Хотя содержание письма, присланного на этот раз главой русского посольства Головкиным, весьма путаное, но общий смысл его таков: Головкин, прося милости у премудрого императора, сообщает, что сам везет грамоту их хана. Однако прибывающее посольство уменьшено не намного, поскольку из 240 с лишним /л. 324/ человек в нем осталось свыше 130, к тому же поистине отвратительно это бесконечное, совершенно не нужное напоминание о трактате, а также стремление русских что-либо разузнать. Основательно посовещавшись, мы, ваши ничтожные слуги, вновь от своего имени отправили главе русского посольства Головкину письмо, в котором, соблюдая все правила приличия, напомнили о законах нашего Срединного государства, о подобных небу и земле сострадании и милосердии премудрого императора к людям из иностранного государства и написали о нашем отказе [на прибытие посольства]. Сего ради, запечатав в один пакет копию отправленного Головкину ответа, который мы, ваши ничтожные слуги, написали по своему глупому разумению, /л. 325/ а также письмо на маньчжурском, монгольском и русском языках, присланное русским послом, всеподданнейше представляем на высочайшее усмотрение. Покорнейше просим его премудрую императорскую светлость обратить свой прозорливый взор на представленное.
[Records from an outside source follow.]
### config.mk
export PLATFORM = sky130hd
export DESIGN_NAME = hd_program_loader
export DESIGN_NICKNAME = d
export VERILOG_FILES = /design/src/rtl/hd_program_loader.sv
export SDC_FILE = /design/constraint.sdc
export NUM_CORES = 1
export LEC_CHECK = 0
export CAP_MARGIN = 20
export CORE_ASPECT_RATIO = 1.2
export CORE_MARGIN = 3
export CORE_UTILIZATION = 54
export DETAILED_ROUTE_END_ITERATION = 10
export GPL_TIMING_DRIVEN = 0
export HOLD_SLACK_MARGIN = 0.02
export PLACE_DENSITY = 0.92
export SETUP_SLACK_MARGIN = 0.3
export SLEW_MARGIN = 20
export SYNTH_ARGS = -nofsm -noshare
export SYNTH_HDL_FRONTEND = slang
export SYNTH_SLANG_ARGS = --single-unit
### constraint.sdc
create_clock -name Clock -period 8.5 [get_ports Clock]
set_input_delay 1.7 -clock Clock [delete_from_list [all_inputs] [get_ports Clock]]
set_output_delay 1.7 -clock Clock [all_outputs]
set_load 0.01 [all_outputs]
### src/rtl/hd_program_loader.sv
// -----------------------------------------------------------------------------
// hd_program_loader
//
// Copies a contiguous program image from the HD read port into the
// instruction-memory write port, one word per cycle, before the CPU/BIOS
// starts executing it.
//
// Optional feature macro: LOADER_CHECKSUM_EN
//   When defined, adds a Checksum output holding the modulo-2^DATA_W sum of
//   every word written during the last accepted transfer.
//
// Ports:
//   Clock      in   system clock, rising edge
//   Reset      in   synchronous, active-high reset
//   Start      in   one-cycle request, sampled only in IDLE
//   SrcIndex   in   first HD word address
//   DestBase   in   first instruction-memory word address
//   WordCount  in   number of words to copy
//   HD_Addr    out  HD read address (HD returns data one cycle later)
//   HD_Data    in   HD read data
//   MI_Addr    out  instruction-memory write address
//   MI_Data    out  instruction-memory write data
//   MI_wr      out  instruction-memory write enable
//   Busy       out  high from the cycle after an accepted Start until Done
//   Done       out  one-cycle completion pulse
//   Error      out  sticky range error, cleared by the next accepted Start
//   Checksum   out  (LOADER_CHECKSUM_EN only) sum of written words
//   dbg_state  out  current FSM state (IDLE=0 CHECK=1 STREAM=2 DRAIN=3 FINISH=4)
//
// Handshake: Start is a single-cycle strobe with no ready; it is accepted
// only when the FSM is in IDLE, and ignored in every other state. HD reads
// are fire-and-forget: an address driven in cycle k yields HD_Data in k+1.
// A word is transferred in every cycle where MI_wr is high.
// -----------------------------------------------------------------------------
module hd_program_loader #(
    parameter int DATA_W    = 32,
    parameter int HD_ADDR_W = 16,
    parameter int MI_ADDR_W = 10,
    parameter int CNT_W     = 11
) (
    input  logic                 Clock,
    input  logic                 Reset,
    input  logic                 Start,
    input  logic [HD_ADDR_W-1:0] SrcIndex,
    input  logic [MI_ADDR_W-1:0] DestBase,
    input  logic [CNT_W-1:0]     WordCount,
    output logic [HD_ADDR_W-1:0] HD_Addr,
    input  logic [DATA_W-1:0]    HD_Data,
    output logic [MI_ADDR_W-1:0] MI_Addr,
    output logic [DATA_W-1:0]    MI_Data,
    output logic                 MI_wr,
    output logic                 Busy,
    output logic                 Done,
    output logic                 Error,
`ifdef LOADER_CHECKSUM_EN
    output logic [DATA_W-1:0]    Checksum,
`endif
    output logic [2:0]           dbg_state
);

    typedef enum logic [2:0] {
        IDLE   = 3'd0,
        CHECK  = 3'd1,
        STREAM = 3'd2,
        DRAIN  = 3'd3,
        FINISH = 3'd4
    } state_t;

    localparam int SUM_W = CNT_W + 1;
    // Memory depth 2^MI_ADDR_W expressed at SUM_W bits so the range check
    // below never wraps.
    localparam logic [SUM_W-1:0] MEM_DEPTH =
        {{(CNT_W - MI_ADDR_W){1'b0}}, 1'b1, {MI_ADDR_W{1'b0}}};

    state_t               state;
    logic [HD_ADDR_W-1:0] src_r;
    logic [MI_ADDR_W-1:0] dest_r;
    logic [CNT_W-1:0]     count_r;
    logic [CNT_W-1:0]     remaining;
    logic [MI_ADDR_W-1:0] wr_ptr;
    logic [DATA_W-1:0]    data_hold;
    logic [SUM_W-1:0]     range_end;

    assign range_end = SUM_W'(dest_r) + SUM_W'(count_r);
    assign dbg_state = state;

    // HD data arrives in the write cycle itself, so it is passed straight
    // through while MI_wr is high; otherwise the last written word is held.
    assign MI_Data = MI_wr ? HD_Data : data_hold;

    always_ff @(posedge Clock) begin
        if (Reset) begin
            state     <= IDLE;
            src_r     <= '0;
            dest_r    <= '0;
            count_r   <= '0;
            remaining <= '0;
            wr_ptr    <= '0;
            data_hold <= '0;
            HD_Addr   <= '0;
            MI_Addr   <= '0;
            MI_wr     <= 1'b0;
            Busy      <= 1'b0;
            Done      <= 1'b0;
            Error     <= 1'b0;
`ifdef LOADER_CHECKSUM_EN
            Checksum  <= '0;
`endif
        end else begin
            if (MI_wr) begin
                data_hold <= HD_Data;
            end
`ifdef LOADER_CHECKSUM_EN
            if (MI_wr) begin
                Checksum <= Checksum + HD_Data;
            end
`endif
            case (state)
                IDLE: begin
                    Done <= 1'b0;
                    if (Start) begin
                        src_r   <= SrcIndex;
                        dest_r  <= DestBase;
                        count_r <= WordCount;
                        Error   <= 1'b0;
                        Busy    <= 1'b1;
`ifdef LOADER_CHECKSUM_EN
                        Checksum <= '0;
`endif
                        state   <= CHECK;
                    end
                end
                CHECK: begin
                    if (count_r == '0) begin
                        Busy  <= 1'b0;
                        Done  <= 1'b1;
                        state <= FINISH;
                    end else if (range_end > MEM_DEPTH) begin
                        Error <= 1'b1;
                        Busy  <= 1'b0;
                        Done  <= 1'b1;
                        state <= FINISH;
                    end else begin
                        HD_Addr   <= src_r;
                        remaining <= count_r;
                        wr_ptr    <= dest_r;
                        state     <= STREAM;
                    end
                end
                STREAM: begin
                    // Every read issued here becomes a write next cycle.
                    MI_wr   <= 1'b1;
                    MI_Addr <= wr_ptr;
                    wr_ptr  <= wr_ptr + 1'b1;
                    if (remaining > CNT_W'(1)) begin
                        HD_Addr   <= HD_Addr + 1'b1;
                        remaining <= remaining - 1'b1;
                    end else begin
                        state <= DRAIN;
                    end
                end
                DRAIN: begin
                    MI_wr <= 1'b0;
                    Busy  <= 1'b0;
                    Done  <= 1'b1;
                    state <= FINISH;
                end
                FINISH: begin
                    Done  <= 1'b0;
                    state <= IDLE;
                end
                default: begin
                    state <= IDLE;
                end
            endcase
        end
    end

endmodule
Мы, ваши ничтожные слуги, полагаем, что капитан Санжихаев, который приезжает сюда каждый раз, хитрая и пронырливая штучка. Но теперь, узнав о том, что мы, ваши ничтожные слуги, снова дали русским решительный отказ, он очень испугался и 4 дня (Октября 13) поспешно отправился обратно.

Мы, ваши ничтожные слуги, поразмыслили и пришли к такому выводу. Глава русского посольства Головкин не осмелится пересечь границу и беспрепятственно прибыть в Курэнь, /л. 326/ пока не примет решения относительно условий, о которых мы, ваши ничтожные слуги, ему написали. Кроме этого, Головкин наверняка, получив от нас, ваших ничтожных слуг, письмо с вторичным отказом, придет в полное отчаяние и какое-то время не обратится к нам с новой просьбой. Если же, паче чаяния, русские по-прежнему не успокоятся и, [только] намного сократив посольство, без зазрения совести пришлют к нам чиновника с письмом, содержащим очередную просьбу, мы, ваши ничтожные слуги, немедленно, во исполнение недавно изданному [265] указа императора, соблюдая все правила приличия, пошлем отсюда письмо с решительным отказом, /л. 327/ вновь напомнив им о нашей придворной церемонии ”коутоу”. Если русские действительно выполнят все наши условия, будут почтительны и на их лицах не появится даже тени колебания, тогда мы, ваши ничтожные слуги, представим новый доклад, испрашивая высочайшее повеление. Если же русские будут и впредь без малейшего на то основания спорить и усложнять ситуацию, мы, ваши ничтожные слуги, дадим им решительный отказ (Между строк текста: Император красной тушью изволил начертать: Совершенно справедливо), прогоним их обратно и не будем больше обращать на это дело никакого внимания, как будто его вовсе не существует. Но так как невозможно предвидеть, о чем огорчившиеся русские начнут расспрашивать находящегося на службе в Кяхте чжургань и чжангиня Кэсика, мы, ваши ничтожные слуги, недавно отправили ему поучительное предписание, чтобы он также, соблюдая положенные правила, сообщил русским о нашем отказе. /л. 328/ Относительно всего этого доводим до высочайшего сведения.

На л. 328 в конце текста: По представленному докладу. На данном докладе, полученном [обратно из Пекина] той же луны 28 дня (Ноября 6), император красной тушью изволил начертать следующую резолюцию: Издан указ.

ЦГИА Монголии, ф. М-1, д. №  639, л. 311,317-328. Запись в журнале Канцелярии ургинских пограничных правителей на маньчжурском яз. Перевод с маньчжурского яз. И. Т. Мороз.